By Rhodesia Muhammad
New Orleans – Student Minister Willie Muhammad of the Nation of Islam in New Orleans, along with brothers of Muhammad Mosque No. 46, recently visited the Travis Hill Facility, a new school that opened in August 2016 inside of the Youth Study Center (YSC), that serves as the juvenile detention center for Orleans Parish. YSC provides pre-trial detention to youths between the ages of 14-17 who are charged with committing a delinquent offense that ranges from armed robbery to murder.
The school was named after recently deceased New Orleans native and musician, Travis “Trumpet Black” Hill, who used music to turn his life around after serving 9 years in prison for armed robbery. The first-time Student Min. Willie Muhammad visited the school was during a speaking engagement that was arranged for Student Min. Nuri Muhammad of Indianapolis, during his visit to the city of New Orleans. Brother Nuri spoke to the youth about not allowing the cell they resided in to become a tomb for them, but for it to be a womb for growth and new beginnings. Many questions followed Student Min. Nuri’s talk, including questions about the Holy Quran, Malcolm X, the Honorable Minister Louis Farrakhan, and the Nation of Islam. As a result of the inquiries, Student Min. Willie vowed to get each of them a copy of the Honorable Elijah Muhammad’s book, “Message to the Black Man”, and the Honorable Min. Louis Farrakhan’s “Twitter 2.0” book that contains questions from his twitter followers and his answers to those questions.
Student Min. Willie created an on-line social media campaign to request donations so that the books could be purchased. The request was met with great support. By the time Student Min. Willie returned to the facility to talk to the young men, the donations had doubled which allowed them to give out more books to the youth housed at the facility. The young men were excited that members of Muhammad Mosque #46 returned with the promised books.

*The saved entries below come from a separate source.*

**config.mk**
```make
export PLATFORM = sky130hd
export DESIGN_NAME = cpc_cell
export DESIGN_NICKNAME = d
export VERILOG_FILES = /design/src/sv/cpc_pkg.sv /design/src/sv/cpc_cell.sv
export SDC_FILE = /design/constraint.sdc
export NUM_CORES = 2
export LEC_CHECK = 0
export BUFFER_PORTS_ARGS = -buffer_cell sky130_fd_sc_hd__buf_2
export CORE_ASPECT_RATIO = 0.5
export CORE_UTILIZATION = 30
export CTS_BUF_LIST = sky130_fd_sc_hd__clkbuf_4
export CTS_CLUSTER_SIZE = 12
export DETAILED_ROUTE_END_ITERATION = 12
export HOLD_SLACK_MARGIN = 0.06
export SLEW_MARGIN = 20
export SYNTH_ARGS = -nofsm -noshare
export SYNTH_HDL_FRONTEND = slang
export SYNTH_SLANG_ARGS = --single-unit
```
**constraint.sdc**
```tcl
create_clock -name clk -period 12.2 [get_ports clk]
set_input_delay 3.66 -clock clk [delete_from_list [all_inputs] [get_ports clk]]
set_output_delay 3.66 -clock clk [all_outputs]
set_load 0.01 [all_outputs]
```
**src/sv/cpc_pkg.sv**
```systemverilog
// Shared constants, codes and types of the convex polygon point classifier.
package cpc_pkg;

	localparam int MAX_VERTICES = 64;
	localparam int VIDX_W       = $clog2(MAX_VERTICES);
	localparam int CNT_W        = VIDX_W + 1;
	localparam int VC_W         = 7;
	localparam int COORD_W      = 16;
	localparam int EPS_W        = 16;
	localparam int LOC_W        = 2;
	localparam int CFG_IDX_W    = 2;
	localparam int CFG_DATA_W   = 16;
	localparam int DIFF_W       = COORD_W + 1;
	localparam int PROD_W       = 2 * DIFF_W;
	localparam int CROSS_W      = PROD_W + 1;

	localparam logic REQ_LOAD  = 1'b0;
	localparam logic REQ_QUERY = 1'b1;

	localparam logic [LOC_W-1:0] LOC_INSIDE  = LOC_W'(0);
	localparam logic [LOC_W-1:0] LOC_OUTSIDE = LOC_W'(1);
	localparam logic [LOC_W-1:0] LOC_EDGE    = LOC_W'(2);

	localparam logic [CFG_IDX_W-1:0] CFG_VERTEX_COUNT = CFG_IDX_W'(0);
	localparam logic [CFG_IDX_W-1:0] CFG_EDGE_EPSILON = CFG_IDX_W'(1);

	localparam logic [VC_W-1:0]  VC_RST  = VC_W'(3);
	localparam logic [VC_W-1:0]  VC_MIN  = VC_W'(3);
	localparam logic [EPS_W-1:0] EPS_RST = EPS_W'(1);

	typedef struct packed {
		logic                      valid;
		logic                      req_type;
		logic [VIDX_W-1:0]         vidx;
		logic signed [COORD_W-1:0] x;
		logic signed [COORD_W-1:0] y;
		logic signed [COORD_W-1:0] v0x;
		logic signed [COORD_W-1:0] v0y;
		logic                      done;
		logic [LOC_W-1:0]          loc;
		logic [VIDX_W-1:0]         edge_idx;
	} tok_t;

	typedef struct packed {
		logic [CNT_W-1:0] n_eff;
		logic [EPS_W-1:0] eps;
	} cfg_t;

endpackage

```
**src/sv/cpc_cell.sv**
```systemverilog
// One edge cell: holds a vertex and its successor, tests one hull edge in two stages.
module cpc_cell (
	input  logic                        clk,
	input  logic                        arst_n,
	input  logic                        adv,
	input  cpc_pkg::cfg_t               cfg,
	input  logic [cpc_pkg::CNT_W-1:0]   idx,
	input  cpc_pkg::tok_t               tok_in,
	output cpc_pkg::tok_t               tok_out
);

	logic signed [cpc_pkg::COORD_W-1:0] vx_q, vy_q, nx_q, ny_q;
	logic signed [cpc_pkg::COORD_W-1:0] v0x, v0y, ex_end, ey_end;
	logic signed [cpc_pkg::DIFF_W-1:0]  dx, dy, ex, ey;
	logic signed [cpc_pkg::PROD_W-1:0]  p1_s1, p2_s1;
	logic signed [cpc_pkg::CROSS_W-1:0] xprod;
	logic [cpc_pkg::CROSS_W-1:0]        mag;
	logic                               is_load, wrap, act, act_s1;
	cpc_pkg::tok_t                      tok_a, tok_s1, tok_b, tok_s2;

	assign is_load = tok_in.valid && (tok_in.req_type == cpc_pkg::REQ_LOAD);

	always_ff @(posedge clk) begin
		if (adv && is_load) begin
			if (cpc_pkg::CNT_W'(tok_in.vidx) == idx) begin
				vx_q <= tok_in.x;
				vy_q <= tok_in.y;
			end
			if (cpc_pkg::CNT_W'(tok_in.vidx) == idx + cpc_pkg::CNT_W'(1)) begin
				nx_q <= tok_in.x;
				ny_q <= tok_in.y;
			end
		end
	end

	always_comb begin
		v0x    = (idx == '0) ? vx_q : tok_in.v0x;
		v0y    = (idx == '0) ? vy_q : tok_in.v0y;
		wrap   = (idx + cpc_pkg::CNT_W'(1)) == cfg.n_eff;
		act    = idx < cfg.n_eff;
		ex_end = wrap ? v0x : nx_q;
		ey_end = wrap ? v0y : ny_q;
		dx     = cpc_pkg::DIFF_W'(tok_in.x) - cpc_pkg::DIFF_W'(vx_q);
		dy     = cpc_pkg::DIFF_W'(tok_in.y) - cpc_pkg::DIFF_W'(vy_q);
		ex     = cpc_pkg::DIFF_W'(ex_end) - cpc_pkg::DIFF_W'(vx_q);
		ey     = cpc_pkg::DIFF_W'(ey_end) - cpc_pkg::DIFF_W'(vy_q);
		tok_a     = tok_in;
		tok_a.v0x = v0x;
		tok_a.v0y = v0y;
	end

	always_ff @(posedge clk) begin
		if (adv) begin
			p1_s1  <= cpc_pkg::PROD_W'(dx) * cpc_pkg::PROD_W'(ey);
			p2_s1  <= cpc_pkg::PROD_W'(dy) * cpc_pkg::PROD_W'(ex);
			act_s1 <= act;
		end
	end

	always_ff @(posedge clk or negedge arst_n) begin
		if (!arst_n) begin
			tok_s1 <= '0;
			tok_s2 <= '0;
		end else if (adv) begin
			tok_s1 <= tok_a;
			tok_s2 <= tok_b;
		end
	end

	always_comb begin
		xprod = cpc_pkg::CROSS_W'(p1_s1) - cpc_pkg::CROSS_W'(p2_s1);
		mag   = xprod[cpc_pkg::CROSS_W-1] ? cpc_pkg::CROSS_W'(-xprod)
		                                  : cpc_pkg::CROSS_W'(xprod);
		tok_b = tok_s1;
		if (tok_s1.valid && tok_s1.req_type == cpc_pkg::REQ_QUERY && !tok_s1.done && act_s1) begin
			if (mag < cpc_pkg::CROSS_W'(cfg.eps)) begin
				tok_b.done     = 1'b1;
				tok_b.loc      = cpc_pkg::LOC_EDGE;
				tok_b.edge_idx = idx[cpc_pkg::VIDX_W-1:0];
			end else if (xprod[cpc_pkg::CROSS_W-1]) begin
				tok_b.done     = 1'b1;
				tok_b.loc      = cpc_pkg::LOC_OUTSIDE;
				tok_b.edge_idx = idx[cpc_pkg::VIDX_W-1:0];
			end
		end
	end

	assign tok_out = tok_s2;

endmodule

```
==> results.json <==
{
  "outcome": "finished with violations",
  "violations": "negative setup slack",
  "fin_skew_ns": 0.08050,
  "fin_cells": 6575,
  "arrival_ns": 13.06,
  "worstMarginPinSlew_ns": 0.9876,
  "yosysWarnings": 0,
  "worstPathRequired_ns": 12.88,
  "gp_congestion": 0.9600,
  "clock-sinks": 295,
  "ios": 195,
  "dp_hpwl_mm": 107.9,
  "rows": 92,
  "grt_usage": 0.1950,
  "hp-class": "flop to flop",
  "drcViolationCount": 0,
  "async_flop_share": 0.5492,
  "setup_violations": 9,
  "clockBufferDepth": 3,
  "regArea_um2": 8048,
  "drt_wl_total_mm": 126.8,
  "cts_buffers": 77,
  "drive_above_1_share": 0.2493,
  "grt_pass1_wl_mm": 192.8,
  "worstHoldPathCells": 1,
  "viasPerCell": 4.762,
  "antenna_found_initial": 11,
  "yosysMostFrequentCell": "inv_1",
  "rsz0062_at_grt": "yes",
  "coreArea_um2": 126700,
  "h-tree-depth": 3,
  "multi_input_area_um2": 27770,
  "synth_cell_type_count": 91,
  "grt_pass1_vias": 32380,
  "path_class": "primary input to flop",
  "clkLatencyLatePin_ns": 0.96,
  "fin_nets": 5825,
  "endpoint_kind": "flop",
  "path_clk_slew_ns": 0.08,
  "synth_nets": 5069,
  "antenna_left": 0,
  "yosys_most_used_dff": "dfrtp_1",
  "min_to": "tok_out[65]",
  "totalNegativeSetupSlack_ns": -0.9830,
  "seq_area_frac_synth": 0.2087,
  "relSlewSlack": 0.3369,
  "finalCritPeriodShare": 1.014,
  "netlist_area_um2": 38550,
  "critPathMaxFanout": 5,
  "synth_edf_count": 133,
  "timing.fmax_mhz": 80.81,
  "die_height_um": 255.5,
  "r2r_end": "p1_s1[33]",
  "initial_utilization": 0.3042,
  "path_buf_inv": 11,
  "reg2reg_setup_slack_ns": 2.51,
  "post-place-cells": 6407,
  "start_kind": "primary input",
  "critPathTopFamily": "adder cells",
  "cts_tree": "built",
  "area_delta_synth_final_pct": 23.47,
  "globalRouteOverflowTotal": 0,
  "ys_ff_latch": 295,
  "num_vias": 31310,
  "wire_per_inst_um": 19.28,
  "synth.top_cell.area_share": 0.3105,
  "synth_area_leaders": "fa_1 (31%), dfrtp_1 (11%), edfxtp_1 (10%)",
  "dp_slack_ns": -1.448,
  "hold_viol": 0,
  "dieWidth_um": 509.0,
  "yosys.area.top_type": "fa_1",
  "cts-root-buf": "clkbuf_4",
  "syn_inst": 4065,
  "synth_commonest_cells": "inv_1 (789), fa_1 (598), nand2_1 (402), nor2_1 (400), ha_1 (292)",
  "dieArea_um2": 130000,
  "worst_slack_ns": -0.1749,
  "min-delay-start": "tok_b[65]",
  "critPathMaxStageDelay_ns": 0.51,
  "portBuffers": 194,
  "fin_crit_ns": 12.37,
  "slowest_stage": "fa_1",
  "r2r_start": "vx_q[1]",
  "drt_first_pass_iters": 5,
  "synth.avg_cell_area_um2": 9.484,
  "drt-initial-drc-count": 2345,
  "drv_slew": 0,
  "n_fill_cell": 12770,
  "rr_worst_depth": 39,
  "drv_cap": 0,
  "finalHoldWorstSlack_ns": 0.4941,
  "grt_max_degree": 118
}
## flip-flops by register name, summed over array words and instances (netlist names)
signal and cells:
p1_s1 34, tok_b 72, ny_q 16, tok_out 81
nx_q 16, p2_s1 34, vy_q 16, vx_q 16
tok_s1 9, act_s1 1
## cells in the final DEF (no fill, tap or decap), types with 9 or more instances in the layout
master	n
a21boi_0	20
a21o_1	35
a21oi_1	164
a21oi_2	26
a31oi_1	18
and2_1	53
and3_1	17
buf_12	11
buf_2	190
buf_4	580
clkbuf_4	109
clkinv_1	16
dfrtp_1	162
edfxtp_1	133
fa_1	593
ha_1	283
inv_1	781
mux2_2	122
mux2i_1	13
nand2_1	397
nand2b_1	31
nand3_1	36
nand4_1	9
nor2_1	388
nor2b_1	50
nor3_1	35
o211ai_1	12
o21a_1	21
o21ai_0	98
o21ai_1	16
o21ai_2	19
o21bai_1	11
o31ai_1	10
or2_2	27
or3_1	14
xnor2_1	115
xor2_1	42
## worst max-delay path by stage
stage                     startpoint  slack [ns]  cells past startpoint        end
after floorplan               idx[0]       -0.74                     45  p1_s1[30]
after global routing          idx[0]       -0.42                     50  p2_s1[33]
after CTS                     idx[0]      -0.006                     49  p2_s1[33]
final                         idx[0]       -0.17                     50  p1_s1[30]
after global placement        idx[0]       -1.49                     50  p2_s1[33]
after detailed placement      idx[0]       -1.45                     49  p2_s1[33]
## repair_timing
| action | in CTS | in global routing |
|---|---|---|
| pin swaps | 18 | 42 |
| hold buffers | 0 | 0 |
| resized for setup | 39 | 86 |
| setup endpoints to repair | 16 | 27 |
| setup buffers | 8 | 18 |
| gates cloned | 0 | 1 |
## cell type report
type | count | area share
Antenna cell | 6 | 0.0003154
Timing Repair Buffer | 796 | 0.1202
Clock inverter | 27 | 0.002891
Sequential cell | 295 | 0.1691
Clock buffer | 108 | 0.01703
Inverter | 790 | 0.06256
Multi-Input combinational cell | 2861 | 0.5835
Tap cell | 1692 | 0.04447
## stage by stage
step / util / cell area [um^2]
6_report: 0.3756 / 47600
5_1_grt: 0.3756 / 47600
4_1_cts: 0.3715 / 47080
3_5_place_dp: 0.3625 / 45950
3_3_place_gp: 0.3625 / 45950
2_1_floorplan: - / 38860
## kinds of logic after synthesis
kind of cell	synth area share
simple gates	0.1313
buf+inv	0.08869
flops	0.2087
mux	0.03966
xor+xnor	0.03680
compound gates	0.08954
fa+ha+maj	0.4053
## routing by layer
metal | global-route usage | wire (um) | share of wire | vias to the layer above
li1 | - | - | - | 14420
met1 | 0.2902 | 60410 | 0.48 | 15900
met2 | 0.3009 | 56600 | 0.45 | 879
met3 | 0.02882 | 8321 | 0.066 | 103
met4 | 0.03354 | 1431 | 0.011 | 4
met5 | 0 | 19 | 0.00015 | -
Power is not shown: default switching activity piles up to over one toggle a cycle in this logic, so the estimate is an artifact.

Student Min. Willie spoke to them about the value of gaining knowledge of themselves. “I related the ‘cells’ they are housed in to the cell as being the building block of life,” he added. “A cell is also how the life of a human being begins. I told them that they must use this period of confinement to grow just as the cell while in the mother’s womb grows and develops as well. We spoke to them about using this period of confinement to undergo a new birth so that they leave the facility when their time is up as a new person.”
Student Min. Willie emphasized that in order for them to experience this new growth, they needed an essential component to spark and nurture their growth; that essential ingredient is knowledge of self. “I told them that the knowledge contained in that book (Message to the Black Man) transformed Malcolm X, who had become known as ‘Satan’ in prison,” he told the audience of attentive youth. “It was the Teachings of the Most Honorable Elijah Muhammad that transformed the man nicknamed ‘Satan’ to be an instrument of salvation for thousands. I told them the same can happen for them if they start to delve into the transformative knowledge found in those books,” Student Min. Willie added.
Cairo Kwame, local community activist, also visited YSC and witnessed the excitement the young men exhibited when the brothers of the Nation of Islam walked through the door. “I have not seen any other group or organization that gets that type of response. I believe that the medicine the Nation of Islam has is the best for our people at this time,” he noted. “These young men are so attentive because a lot of them have hit rock bottom. Look at our juvenile justice system where some of these young men are facing 99 years for crimes where no one died.
The young brothers were excited about the books and some started reading them as soon as they got them. They asked that the brothers of Muhammad Mosque No. 46 come back to see them.